Exercise directions:
Scan the entries that follow for the word "CHANNELS", then report every line in which it appears.

(Stored items)
--- src/rtl/qes_pkg.sv ---
// Shared types and constants for the quadrature encoder speed core.
// Used by qes_phase, qes_channel and quadrature_encoder_speed_core; no dependencies.
package qes_pkg;

  localparam int OUT_CH     = 4;
  localparam int PIN_BITS   = 8;
  localparam int DELTA_BITS = 16;
  localparam int GAIN_BITS  = 16;
  localparam int SPEED_BITS = 32;
  localparam int OUT_BITS   = 32;
  localparam int PHASE_BITS = 8;
  localparam int CFG_INDEX_BITS = 3;
  localparam int CFG_DATA_BITS  = 16;

  localparam int DELTA_MAX = 32767;
  localparam int DELTA_MIN = -32768;

  localparam logic [CFG_INDEX_BITS-1:0] REG_PERIOD   = 3'd0;
  localparam logic [CFG_INDEX_BITS-1:0] REG_SNAPSHOT = 3'd1;
  localparam logic [CFG_INDEX_BITS-1:0] REG_MEASURE  = 3'd2;
  localparam logic [CFG_INDEX_BITS-1:0] REG_SCALE    = 3'd3;
  localparam logic [CFG_INDEX_BITS-1:0] REG_GAIN     = 3'd4;

  localparam logic [PHASE_BITS-1:0] PERIOD_RESET   = 8'd20;
  localparam logic [PHASE_BITS-1:0] SNAPSHOT_RESET = 8'd1;
  localparam logic [PHASE_BITS-1:0] MEASURE_RESET  = 8'd11;
  localparam logic [PHASE_BITS-1:0] SCALE_RESET    = 8'd15;
  localparam logic [GAIN_BITS-1:0]  GAIN_RESET     = 16'd2806;

  typedef enum logic {
    REQ_PIN  = 1'b0,
    REQ_TICK = 1'b1
  } req_type_t;

  typedef struct packed {
    logic snap;
    logic meas;
    logic scal;
  } phase_hit_t;

endpackage

--- src/rtl/quadrature_encoder_speed_core.sv ---
// Four-channel x4 quadrature decoder with periodic speed measurement.
// An accepted request's result is registered and shows on the outputs in the next cycle;
// one request per cycle is taken unless out_valid is high with out_ready low. The count
// update and the delta-times-gain multiply feed the output register combinationally.
// Synchronous reset clears the channel counts and speeds, the phase counter and the output
// valid flag, and loads the register defaults. Depends on qes_pkg, qes_phase, qes_channel.
module quadrature_encoder_speed_core #(
  parameter int CHANNELS   = 4,
  parameter int COUNT_BITS = 32
) (
  input  logic                                   clk,
  input  logic                                   rst,
  input  logic                                   cfg_we,
  input  logic [qes_pkg::CFG_INDEX_BITS-1:0]     cfg_index,
  input  logic [qes_pkg::CFG_DATA_BITS-1:0]      cfg_data,
  input  logic                                   in_valid,
  output logic                                   in_ready,
  input  logic                                   req_type,
  input  logic [qes_pkg::PIN_BITS-1:0]           enc_pins,
  output logic                                   out_valid,
  input  logic                                   out_ready,
  output logic signed [qes_pkg::OUT_BITS-1:0]    count_ch0,
  output logic signed [qes_pkg::OUT_BITS-1:0]    count_ch1,
  output logic signed [qes_pkg::OUT_BITS-1:0]    count_ch2,
  output logic signed [qes_pkg::OUT_BITS-1:0]    count_ch3,
  output logic signed [qes_pkg::OUT_BITS-1:0]    speed_ch0,
  output logic signed [qes_pkg::OUT_BITS-1:0]    speed_ch1,
  output logic signed [qes_pkg::OUT_BITS-1:0]    speed_ch2,
  output logic signed [qes_pkg::OUT_BITS-1:0]    speed_ch3,
  output logic                                   speed_updated
);

  logic                                   accept;
  logic                                   pin_step;
  logic                                   tick_step;
  qes_pkg::phase_hit_t                    hits;
  logic [qes_pkg::GAIN_BITS-1:0]          speed_gain;
  logic signed [COUNT_BITS-1:0]           count_next [CHANNELS];
  logic signed [qes_pkg::SPEED_BITS-1:0]  speed_next [CHANNELS];
  logic signed [qes_pkg::OUT_BITS-1:0]    count_res  [qes_pkg::OUT_CH];
  logic signed [qes_pkg::OUT_BITS-1:0]    speed_res  [qes_pkg::OUT_CH];
  logic signed [qes_pkg::OUT_BITS-1:0]    count_q    [qes_pkg::OUT_CH];
  logic signed [qes_pkg::OUT_BITS-1:0]    speed_q    [qes_pkg::OUT_CH];

  assign in_ready  = !out_valid || out_ready;
  assign accept    = in_valid && in_ready;
  assign pin_step  = accept && (req_type == qes_pkg::REQ_PIN);
  assign tick_step = accept && (req_type == qes_pkg::REQ_TICK);

  qes_phase u_phase (
    .clk        (clk),
    .rst        (rst),
    .cfg_we     (cfg_we),
    .cfg_index  (cfg_index),
    .cfg_data   (cfg_data),
    .tick_step  (tick_step),
    .hits       (hits),
    .speed_gain (speed_gain)
  );

  for (genvar k = 0; k < CHANNELS; k++) begin : g_ch
    logic pin_a;
    logic pin_b;
    if (2 * k + 1 < qes_pkg::PIN_BITS) begin : g_pins
      assign pin_a = enc_pins[2*k];
      assign pin_b = enc_pins[2*k+1];
    end else begin : g_no_pins
      assign pin_a = 1'b0;
      assign pin_b = 1'b0;
    end

    qes_channel #(
      .COUNT_BITS (COUNT_BITS)
    ) u_ch (
      .clk        (clk),
      .rst        (rst),
      .pin_step   (pin_step),
      .tick_step  (tick_step),
      .hits       (hits),
      .pin_a      (pin_a),
      .pin_b      (pin_b),
      .speed_gain (speed_gain),
      .count_next (count_next[k]),
      .speed_next (speed_next[k])
    );
  end

  for (genvar k = 0; k < qes_pkg::OUT_CH; k++) begin : g_out
    if (k < CHANNELS) begin : g_used
      assign count_res[k] = qes_pkg::OUT_BITS'(count_next[k]);
      assign speed_res[k] = speed_next[k];
    end else begin : g_absent
      assign count_res[k] = '0;
      assign speed_res[k] = '0;
    end
  end

  always_ff @(posedge clk) begin
    if (rst) begin
      out_valid <= 1'b0;
    end else if (accept) begin
      out_valid <= 1'b1;
    end else if (out_ready) begin
      out_valid <= 1'b0;
    end
  end

  always_ff @(posedge clk) begin
    if (accept) begin
      count_q       <= count_res;
      speed_q       <= speed_res;
      speed_updated <= tick_step && hits.scal;
    end
  end

  assign count_ch0 = count_q[0];
  assign count_ch1 = count_q[1];
  assign count_ch2 = count_q[2];
  assign count_ch3 = count_q[3];
  assign speed_ch0 = speed_q[0];
  assign speed_ch1 = speed_q[1];
  assign speed_ch2 = speed_q[2];
  assign speed_ch3 = speed_q[3];

  a_pin_no_update: assert property (@(posedge clk) disable iff (rst)
    pin_step |=> out_valid && !speed_updated)
    else $error("pin sample request flagged a speed update");

  a_pin_keeps_speed: assert property (@(posedge clk) disable iff (rst)
    pin_step && out_valid |=> $stable(speed_ch0) && $stable(speed_ch3))
    else $error("pin sample request changed a speed");

  a_tick_keeps_count: assert property (@(posedge clk) disable iff (rst)
    tick_step && out_valid |=> $stable(count_ch0) && $stable(count_ch3))
    else $error("tick request changed a position count");

endmodule

--- src/rtl/qes_phase.sv ---
// Configuration registers and millisecond phase counter.
// Depends on qes_pkg; produces the phase match flags for the next tick.
module qes_phase (
  input  logic                                   clk,
  input  logic                                   rst,
  input  logic                                   cfg_we,
  input  logic [qes_pkg::CFG_INDEX_BITS-1:0]     cfg_index,
  input  logic [qes_pkg::CFG_DATA_BITS-1:0]      cfg_data,
  input  logic                                   tick_step,
  output qes_pkg::phase_hit_t                    hits,
  output logic [qes_pkg::GAIN_BITS-1:0]          speed_gain
);

  logic [qes_pkg::PHASE_BITS-1:0] period_ticks;
  logic [qes_pkg::PHASE_BITS-1:0] snapshot_phase;
  logic [qes_pkg::PHASE_BITS-1:0] measure_phase;
  logic [qes_pkg::PHASE_BITS-1:0] scale_phase;
  logic [qes_pkg::PHASE_BITS-1:0] phase_count;
  logic [qes_pkg::PHASE_BITS-1:0] phase_count_next;
  logic [qes_pkg::PHASE_BITS:0]   phase_inc;

  always_ff @(posedge clk) begin
    if (rst) begin
      period_ticks   <= qes_pkg::PERIOD_RESET;
      snapshot_phase <= qes_pkg::SNAPSHOT_RESET;
      measure_phase  <= qes_pkg::MEASURE_RESET;
      scale_phase    <= qes_pkg::SCALE_RESET;
      speed_gain     <= qes_pkg::GAIN_RESET;
    end else if (cfg_we) begin
      case (cfg_index)
        qes_pkg::REG_PERIOD:   period_ticks   <= cfg_data[qes_pkg::PHASE_BITS-1:0];
        qes_pkg::REG_SNAPSHOT: snapshot_phase <= cfg_data[qes_pkg::PHASE_BITS-1:0];
        qes_pkg::REG_MEASURE:  measure_phase  <= cfg_data[qes_pkg::PHASE_BITS-1:0];
        qes_pkg::REG_SCALE:    scale_phase    <= cfg_data[qes_pkg::PHASE_BITS-1:0];
        qes_pkg::REG_GAIN:     speed_gain     <= cfg_data[qes_pkg::GAIN_BITS-1:0];
        default: ;
      endcase
    end
  end

  // A period of zero lets the counter wrap through all 256 phases.
  always_comb begin
    phase_inc = {1'b0, phase_count} + 1'b1;
    if (period_ticks != '0 && phase_inc >= {1'b0, period_ticks}) begin
      phase_count_next = '0;
    end else begin
      phase_count_next = phase_inc[qes_pkg::PHASE_BITS-1:0];
    end
    hits.snap = (phase_count_next == snapshot_phase);
    hits.meas = (phase_count_next == measure_phase);
    hits.scal = (phase_count_next == scale_phase);
  end

  always_ff @(posedge clk) begin
    if (rst) begin
      phase_count <= '0;
    end else if (tick_step) begin
      phase_count <= phase_count_next;
    end
  end

endmodule

--- src/rtl/qes_channel.sv ---
// One encoder channel: x4 position counter, reference, saturated delta and speed.
// Depends on qes_pkg; the top level instantiates one per channel.
module qes_channel #(
  parameter int COUNT_BITS = 32
) (
  input  logic                                  clk,
  input  logic                                  rst,
  input  logic                                  pin_step,
  input  logic                                  tick_step,
  input  qes_pkg::phase_hit_t                   hits,
  input  logic                                  pin_a,
  input  logic                                  pin_b,
  input  logic [qes_pkg::GAIN_BITS-1:0]         speed_gain,
  output logic signed [COUNT_BITS-1:0]          count_next,
  output logic signed [qes_pkg::SPEED_BITS-1:0] speed_next
);

  localparam logic signed [COUNT_BITS-1:0] DMAX = COUNT_BITS'(qes_pkg::DELTA_MAX);
  localparam logic signed [COUNT_BITS-1:0] DMIN = COUNT_BITS'(qes_pkg::DELTA_MIN);

  logic                                   prev_a;
  logic                                   prev_b;
  logic signed [COUNT_BITS-1:0]           position;
  logic signed [COUNT_BITS-1:0]           reference;
  logic signed [qes_pkg::DELTA_BITS-1:0]  delta;
  logic signed [qes_pkg::DELTA_BITS-1:0]  delta_next;
  logic signed [qes_pkg::SPEED_BITS-1:0]  speed;
  logic signed [COUNT_BITS-1:0]           diff;
  logic signed [qes_pkg::SPEED_BITS:0]    product;
  logic                                   dec;
  logic                                   inc;

  always_comb begin
    dec = pin_a ^ prev_b;
    inc = pin_b ^ prev_a;
    count_next = position;
    if (pin_step && inc && !dec) begin
      count_next = position + COUNT_BITS'(1);
    end else if (pin_step && dec && !inc) begin
      count_next = position - COUNT_BITS'(1);
    end
  end

  always_comb begin
    diff = position - reference;
    if (diff > DMAX) begin
      delta_next = qes_pkg::DELTA_BITS'(qes_pkg::DELTA_MAX);
    end else if (diff < DMIN) begin
      delta_next = qes_pkg::DELTA_BITS'(qes_pkg::DELTA_MIN);
    end else begin
      delta_next = diff[qes_pkg::DELTA_BITS-1:0];
    end
  end

  // The scale action uses the delta held before this tick.
  always_comb begin
    product = delta * $signed({1'b0, speed_gain});
    speed_next = speed;
    if (tick_step && hits.scal) begin
      speed_next = product[qes_pkg::SPEED_BITS-1:0];
    end
  end

  always_ff @(posedge clk) begin
    if (rst) begin
      prev_a    <= 1'b0;
      prev_b    <= 1'b0;
      position  <= '0;
      reference <= '0;
      delta     <= '0;
      speed     <= '0;
    end else begin
      position <= count_next;
      speed    <= speed_next;
      if (pin_step) begin
        prev_a <= pin_a;
        prev_b <= pin_b;
      end
      if (tick_step && hits.meas) begin
        delta <= delta_next;
      end
      if (tick_step && hits.snap) begin
        reference <= position;
      end
    end
  end

endmodule
--- config.mk ---
export PLATFORM = sky130hd
export DESIGN_NAME = quadrature_encoder_speed_core
export DESIGN_NICKNAME = d
export VERILOG_FILES = /design/src/rtl/qes_pkg.sv /design/src/rtl/quadrature_encoder_speed_core.sv /design/src/rtl/qes_phase.sv /design/src/rtl/qes_channel.sv
export SDC_FILE = /design/constraint.sdc
export NUM_CORES = 2
export LEC_CHECK = 0
export ABC_AREA = 1
export BUFFER_PORTS_ARGS = -buffer_cell sky130_fd_sc_hd__buf_2
export CAP_MARGIN = 0
export CORE_MARGIN = 2
export CORE_UTILIZATION = 50
export DETAILED_ROUTE_END_ITERATION = 8
export PLACE_DENSITY = 0.72
export SLEW_MARGIN = 20
export SYNTH_ARGS = -nofsm -noshare
export SYNTH_HDL_FRONTEND = slang
export SYNTH_SLANG_ARGS = --single-unit
--- constraint.sdc ---
create_clock -name clk -period 8.6 [get_ports clk]
set_input_delay 1.29 -clock clk [delete_from_list [all_inputs] [get_ports clk]]
set_output_delay 1.29 -clock clk [all_outputs]
set_load 0.05 [all_outputs]
==> flow_summary.json <==
{
  "hold_slack_ns": 0.476,
  "root_buffer": "clkbuf_16",
  "core_um2": 161000,
  "ys_types": 60,
  "tritoncts": "built",
  "syn_inst": 11479,
  "period_share": 0.788,
  "min_path_cells": 2,
  "cp_cell_sequence": "nand2_1 > fa_1 > fa_1 > fa_1 > fa_1 > inv_1 > fa_1 > inv_1 > fa_1 > inv_1 > ha_1 > nand2_1 > inv_1 > nand3_1 > o21ai_0 > a21oi_1 > o21ai_0 > nand2_1 > nand2_1 > nand2_1 > nand2_1 > nand3_1 > nand2_1 > inv_1",
  "power.switching_mw": 5.04,
  "rr_startpoint": "u_phase.speed_gain[9]",
  "critPathLaunchType": "register",
  "start_util": 0.504,
  "ff2ff_path_depth": 24,
  "syn_to_final_growth_pct": 7.78,
  "postCtsSetupBuffers": 0,
  "post_drt_wl_per_cell_um": 17.4,
  "relSlewSlack": 0.265,
  "synth-seq-area-share": 0.222,
  "rsz0062_at_grt": "false",
  "clkSinkCount": 770,
  "clk_latency_ns": 0.74,
  "multi_input_area_um2": 51200,
  "synth-edff-count": 257,
  "hp-start": "g_ch[0].u_ch.speed[0]",
  "viasPerCell": 5.17,
  "p_comb_frac": 0.345,
  "grt_max_degree": 161,
  "synthesis.nets": 12901,
  "hold_path_class": "register to register",
  "setup_violations": 0,
  "whs_endpoint": "g_ch[0].u_ch.speed[0]",
  "slew_violations": 0,
  "async_reset_ff_frac": 0,
  "crit_path_max_incr_delay_ns": 1.04,
  "worst_slew_pin_slew_ns": 1.10,
  "rows": 147,
  "crit_fanout": 38,
  "dpl.hpwl_um": 187000,
  "tns_ns": 0,
  "cts_buffers": 89,
  "clockBufferDepth": 3,
  "crit_type": "register to register",
  "power.leakage_nw": 48.8,
  "grt_pass1_wl_um": 380000,
  "drv_cap": 0,
  "ios": 292,
  "ir_drop_mv": 0.179,
  "routabilityCongestion": 0.969,
  "slowest_stage": "dfxtp_2",
  "status": "finished, final reports clean",
  "synth_area_um2": 80900,
  "antenna_found_initial": 0,
  "drtIter0Drc": 6220,
  "path_clk_slew_ns": 0.07,
  "synth_seq_cells": 770,
  "final-hold-violation-count": 0,
  "clock_skew_ns": 0.0370,
  "drcViolationCount": 0,
  "die-width_um": 406,
  "seq_power_share": 0.324,
  "grtUsageTotal": 0.291,
  "dr.pass1.iters": 6,
  "yosysWarnings": 0,
  "clock_power_share": 0.331,
  "crit_buf_inv": 5,
  "endpoint_kind": "register",
  "cp_top_family": "adder cells",
  "power_density_nw_per_um2": 147,
  "arrival_ns": 7.24,
  "h-tree-depth": 3,
  "reg2reg_slack_ns": 1.82,
  "drive_above_1_share": 0.0493,
  "r2r-end": "speed_ch3[22]",
  "vias": 71055,
  "switching_share": 0.393,
  "hold_buffers": 0,
  "grt_pass1_vias": 69894,
  "period_needed_ns": 6.78,
  "intPower_mw": 7.79,
  "syn_area_per_cell_um2": 7.05,
  "nFillCells": 15526,
  "cp.required_ns": 9.07,
  "grt.overflow.total": 0,
  "ff_latch_area_um2": 18000,
  "dieArea_um2": 165000,
  "antenna_left": 0,
  "crit_path_frequent_cell": "nand2_1",
  "drt_wl_total_um": 240000,
  "port_buffers": 291,
  "clock.fmax_mhz": 148,
  "ys.flop_type": "dfxtp_1",
  "ctsResizeCount": 0,
  "nets": 12917,
  "die_h_um": 406
}
metal layers:
metal	vias to the layer above	part of all wire	GRT usage
met4	0	0.028	0.0869
met2	2631	0.44	0.461
met1	33690	0.45	0.407
li1	34327	-	-
met3	407	0.084	0.0466
met5	-	0	0
per-stage QoR:
| stage | total power, mW | setup slack [ns] | instance area [um2] | std cells | utilization |
|---|---|---|---|---|---|
| 3_5_place_dp | 8.57 | 1.94 | 83900 | 13564 | 0.523 |
| 4_1_cts | 12.9 | 1.88 | 87200 | 13732 | 0.543 |
| 5_1_grt | 13.6 | 1.33 | 87200 | 13732 | 0.543 |
| 6_report | 12.8 | 1.82 | 87200 | 13734 | 0.543 |
| 3_3_place_gp | 8.54 | 1.96 | 83900 | 13564 | 0.523 |
| 2_1_floorplan | 7.41 | 1.33 | 80900 | 11479 | - |
kinds of logic (layout without fill, tap and decap cells):
family                   after synthesis  after routing  synth area share
AO/OA/AOI/OAI                        750            750            0.0512
flip-flops                           770            770             0.222
XOR/XNOR                             335            335            0.0365
buffers and inverters               3087           3180             0.145
other                                  0              2                 0
multiplexers                           1              1          0.000124
adder cells (fa/ha/maj)             1389           1389             0.287
AND/OR/NAND/NOR                     5147           5147             0.258
final cells by class:
cell class,instances,area share
Inverter,2659,0.115
Sequential cell,770,0.207
Clock inverter,55,0.00908
Antenna cell,2,0.0000574
Tap cell,2160,0.0310
Clock buffer,113,0.0284
Timing Repair Buffer,353,0.0226
Multi-Input combinational cell,7622,0.588
cell usage after synthesis, types with 73 or more instances:
cell / instances / area, um2
dfxtp_1: 513 / 10300
xor2_1: 223 / 1950
inv_1: 2649 / 9940
nand4_1: 92 / 576
clkbuf_1: 305 / 1140
o21ai_0: 232 / 1160
edfxtp_1: 257 / 7720
xnor2_1: 110 / 963
fa_1: 780 / 15600
nor3_1: 147 / 736
nor2_1: 1085 / 4070
nand2_1: 3214 / 12100
nand3_1: 411 / 2060
a21oi_1: 367 / 1840
and2_1: 73 / 457
ha_1: 609 / 7620
worst reg2reg max path, delay by kind of cell (launching register included):
kind            cells  cell delay, ns
flops               1            1.04
compound gates      3            0.93
fa+ha+maj           7            3.45
simple gates        9            0.84
buf+inv             5            0.27
flip-flops by register name, summed over array words and instances, names as in the netlist, 16 cells and up:
register and count:
count_ch1 32, speed_ch0 32, count_ch2 32, g_ch.u_ch.reference 128
g_ch.u_ch.delta 64, speed_ch2 32, count_ch3 32, speed_ch3 32
g_ch.u_ch.speed 128, g_ch.u_ch.position 128, speed_ch1 32, u_phase.speed_gain 16
count_ch0 32
power groups by stage:
| stage | combinational [mW] | sequential [mW] | clock (mW) |
|---|---|---|---|
| 2_1_floorplan | 2.98 | 4.44 | 0 |
| 3_3_place_gp | 4.32 | 4.22 | 0 |
| 3_5_place_dp | 4.35 | 4.22 | 0 |
| 4_1_cts | 4.37 | 4.15 | 4.34 |
| 5_1_grt | 4.94 | 4.17 | 4.46 |
| 6_report | 4.43 | 4.15 | 4.24 |
placed cells by master (no fill, tap or decap), types with 11 or more instances in the layout:
cell,n
buf_2,290
clkbuf_16,93
nand4_1,92
nor3_1,147
and2_1,73
bufinv_16,15
inv_1,2647
dfxtp_2,15
nor2_1,1081
o21ai_0,232
buf_4,59
nor4_1,42
nand3b_1,43
ha_1,609
clkinv_2,11
a21o_1,18
o211ai_1,12
nand2_1,3213
o21bai_1,42
nand3_1,411
xnor2_1,110
xor2_1,223
a21oi_1,367
fa_1,780
clkbuf_1,13
edfxtp_1,257
dfxtp_1,497
a31oi_1,16
how the worst max path moves through the flow:
stage	from	slack [ns]	cells past startpoint	end
6_report	u_phase.speed_gain[9]	1.82	24	speed_ch3[22]
5_1_grt	u_phase.speed_gain[9]	1.33	24	speed_ch3[22]
4_1_cts	u_phase.speed_gain[12]	1.88	24	speed_ch2[22]
3_5_place_dp	u_phase.speed_gain[12]	1.94	24	speed_ch2[22]
3_3_place_gp	u_phase.speed_gain[12]	1.96	24	speed_ch2[22]
2_1_floorplan	out_ready	1.33	4	count_ch0[0]
Power figures use the tool's default switching activity.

Finished task:
  parameter int CHANNELS   = 4,
  logic signed [COUNT_BITS-1:0]           count_next [CHANNELS];
  logic signed [qes_pkg::SPEED_BITS-1:0]  speed_next [CHANNELS];
  for (genvar k = 0; k < CHANNELS; k++) begin : g_ch
    if (k < CHANNELS) begin : g_used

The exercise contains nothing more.